NG: A lot of master photographers who have been working for a long time, like Robert Frank, Larry Clark, and William Klein, have become frustrated by still photography and have started making films.

NA: I resolve that feeling by working on the Arakinema show. It’s not the artistic process of shifting to another kind of expression that attracts me, it’s something more emotional–the biological impulse to bring the dead to life. I want to revive what photography has killed. Every photograph kills sound and words, reducing them to a flat print. I want to add sound and words. Films come close, but films by a photographer are usually another way of showing photographs. The photographer is just using movies to enhance the photo’s liveliness. Even if Frank, Clark, and Klein try filmmaking, I would doubt they become cineasts. They’d always remain photographers–just photographers presenting their photographs as films.

NG: What is the Arakinema–a movie? Stills shot on video?

NA: Arakinema is slides shown simultaneously on two slide projectors, so that the photographs overlap. What makes Arakinema compelling is that there’s a sort of sensuality of vision when photographs intertwine. My relationship with my subject is extremely important to me–I value that time and space of communication between myself and the subject when I’m working–so the more sensual the photograph is, the better.
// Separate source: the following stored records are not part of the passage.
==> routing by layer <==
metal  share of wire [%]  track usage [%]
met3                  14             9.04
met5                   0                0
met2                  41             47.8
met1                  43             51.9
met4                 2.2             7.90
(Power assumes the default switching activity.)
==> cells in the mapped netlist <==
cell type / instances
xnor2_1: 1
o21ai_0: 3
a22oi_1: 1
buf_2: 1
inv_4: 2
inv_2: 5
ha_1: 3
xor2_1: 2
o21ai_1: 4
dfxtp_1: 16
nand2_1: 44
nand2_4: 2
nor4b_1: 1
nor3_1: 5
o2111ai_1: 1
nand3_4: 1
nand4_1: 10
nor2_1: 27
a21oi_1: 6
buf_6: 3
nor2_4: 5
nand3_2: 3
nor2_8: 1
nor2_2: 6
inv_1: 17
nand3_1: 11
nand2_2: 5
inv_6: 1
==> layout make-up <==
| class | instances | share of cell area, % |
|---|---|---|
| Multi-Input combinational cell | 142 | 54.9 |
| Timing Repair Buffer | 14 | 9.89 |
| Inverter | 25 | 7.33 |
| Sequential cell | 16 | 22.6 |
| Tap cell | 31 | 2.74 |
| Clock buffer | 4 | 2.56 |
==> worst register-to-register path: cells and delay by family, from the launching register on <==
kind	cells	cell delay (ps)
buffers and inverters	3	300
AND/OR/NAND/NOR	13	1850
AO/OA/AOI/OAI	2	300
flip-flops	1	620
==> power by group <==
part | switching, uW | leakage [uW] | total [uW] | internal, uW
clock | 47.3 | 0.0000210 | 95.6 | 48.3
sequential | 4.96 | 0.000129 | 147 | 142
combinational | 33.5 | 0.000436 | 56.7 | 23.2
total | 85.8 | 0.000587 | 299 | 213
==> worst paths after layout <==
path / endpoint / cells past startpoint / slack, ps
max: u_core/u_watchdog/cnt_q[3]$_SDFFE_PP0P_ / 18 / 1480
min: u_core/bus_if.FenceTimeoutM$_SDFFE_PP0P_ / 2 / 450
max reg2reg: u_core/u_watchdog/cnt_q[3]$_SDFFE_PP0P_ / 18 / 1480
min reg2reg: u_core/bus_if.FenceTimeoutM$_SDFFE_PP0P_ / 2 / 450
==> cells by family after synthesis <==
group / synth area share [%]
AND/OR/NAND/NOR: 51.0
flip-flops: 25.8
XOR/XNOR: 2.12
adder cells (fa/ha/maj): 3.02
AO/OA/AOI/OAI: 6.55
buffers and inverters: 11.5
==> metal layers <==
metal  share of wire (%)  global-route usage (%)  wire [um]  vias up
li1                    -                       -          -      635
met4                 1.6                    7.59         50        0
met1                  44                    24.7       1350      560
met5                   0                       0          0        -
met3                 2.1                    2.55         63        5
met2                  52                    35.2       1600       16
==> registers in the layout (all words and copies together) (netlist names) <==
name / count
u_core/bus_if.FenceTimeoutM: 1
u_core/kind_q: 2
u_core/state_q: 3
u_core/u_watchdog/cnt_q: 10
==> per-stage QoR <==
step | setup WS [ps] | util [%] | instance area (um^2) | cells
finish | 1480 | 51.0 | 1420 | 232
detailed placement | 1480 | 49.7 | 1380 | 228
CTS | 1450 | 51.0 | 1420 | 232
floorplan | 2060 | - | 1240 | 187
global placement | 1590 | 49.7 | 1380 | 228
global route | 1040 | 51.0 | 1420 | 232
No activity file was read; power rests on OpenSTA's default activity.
And if I mix old photographs with new ones in Arakinema, something I hadn’t noticed may come out. When I take photographs I collaborate with the subject; when I show photographs they collaborate with each other. And the relationship with the audience comes on top of that.

ara 746 08 INTERVIEW: Naked City: An Interview with Nobuyoshi Araki by Nan Goldin (1995)
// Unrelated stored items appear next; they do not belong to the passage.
**config.mk**
```make
export PLATFORM = sky130hd
export DESIGN_NAME = multiciclo_control
export DESIGN_NICKNAME = d
export VERILOG_FILES = /design/src/rtl/mips_defs_pkg.sv /design/src/rtl/multiciclo_control_watchdog.sv /design/src/rtl/multiciclo_control.sv
export SDC_FILE = /design/constraint.sdc
export NUM_CORES = 1
export LEC_CHECK = 0
export BUFFER_PORTS_ARGS = -buffer_cell sky130_fd_sc_hd__buf_2
export CORE_MARGIN = 4
export CORE_UTILIZATION = 57
export CTS_BUF_LIST = sky130_fd_sc_hd__clkbuf_4
export DETAILED_ROUTE_END_ITERATION = 12
export PLACE_DENSITY = 0.95
export SLEW_MARGIN = 20
export SYNTH_ARGS = -nofsm -noshare
export SYNTH_HDL_FRONTEND = slang
export SYNTH_SLANG_ARGS = --single-unit
```
**constraint.sdc**
```tcl
create_clock -name clock -period 5.1 [get_ports clock]
set_clock_uncertainty 0.2 [all_clocks]
set_input_delay 1.02 -clock clock [delete_from_list [all_inputs] [get_ports clock]]
set_output_delay 1.02 -clock clock [all_outputs]
set_load 0.02 [all_outputs]
```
NG: Have you ever made films?

NA: Around 1963, I made a 16-mm. film with a Bolex. It was like John Cassavetes. Back then, I was looking at Italian Neorealist films by Roberto Rossellini and Vittorio de Sica; I liked their documentary touch with boys and girls on the street, and their use of ordinary people as actors. I found an old prewar apartment in my neighborhood, and I followed the life of the boy who lived there, as if I was seeing myself in him. I was shooting 16-mm. film and at the same time taking still photographs of the same subjects. I collected the photographs in the book Satchin [the name of the boy Araki photographed], which was just published. So really l started with movies–I made three altogether.

NG: You were young then–20 or something.

NA: In 1964 I was 24. Perhaps my desire to show photos in series comes from my experience making 16-mm. films. Banmei Takahashi’s recent film The New World of Love contains a number of my photographs. That link with cinema has always been there.

NG: When did you start taking photographs?

NA: I was taking photographs before I made any films, but it was around the time I was making films that I got serious about taking photographs. I took my first photo at elementary school, on a school trip in the early ’50s. My father, who was an amateur photographer, had given me a camera called a Baby Pearl, and I brought it with me on the trip. I began by taking pictures of a classmate I liked, and of the Ise Shrine.

NG: A “Baby Pearl”?

NA: The Baby Pearl was a camera with a bellows, made in Germany or Japan, I’m not sure which. I began by taking pictures not only of girls but of scenery. More recently Tokyo Nude, for instance, has both nudes and scenery. So I’ve always been doing the same thing! I’ve made no progress.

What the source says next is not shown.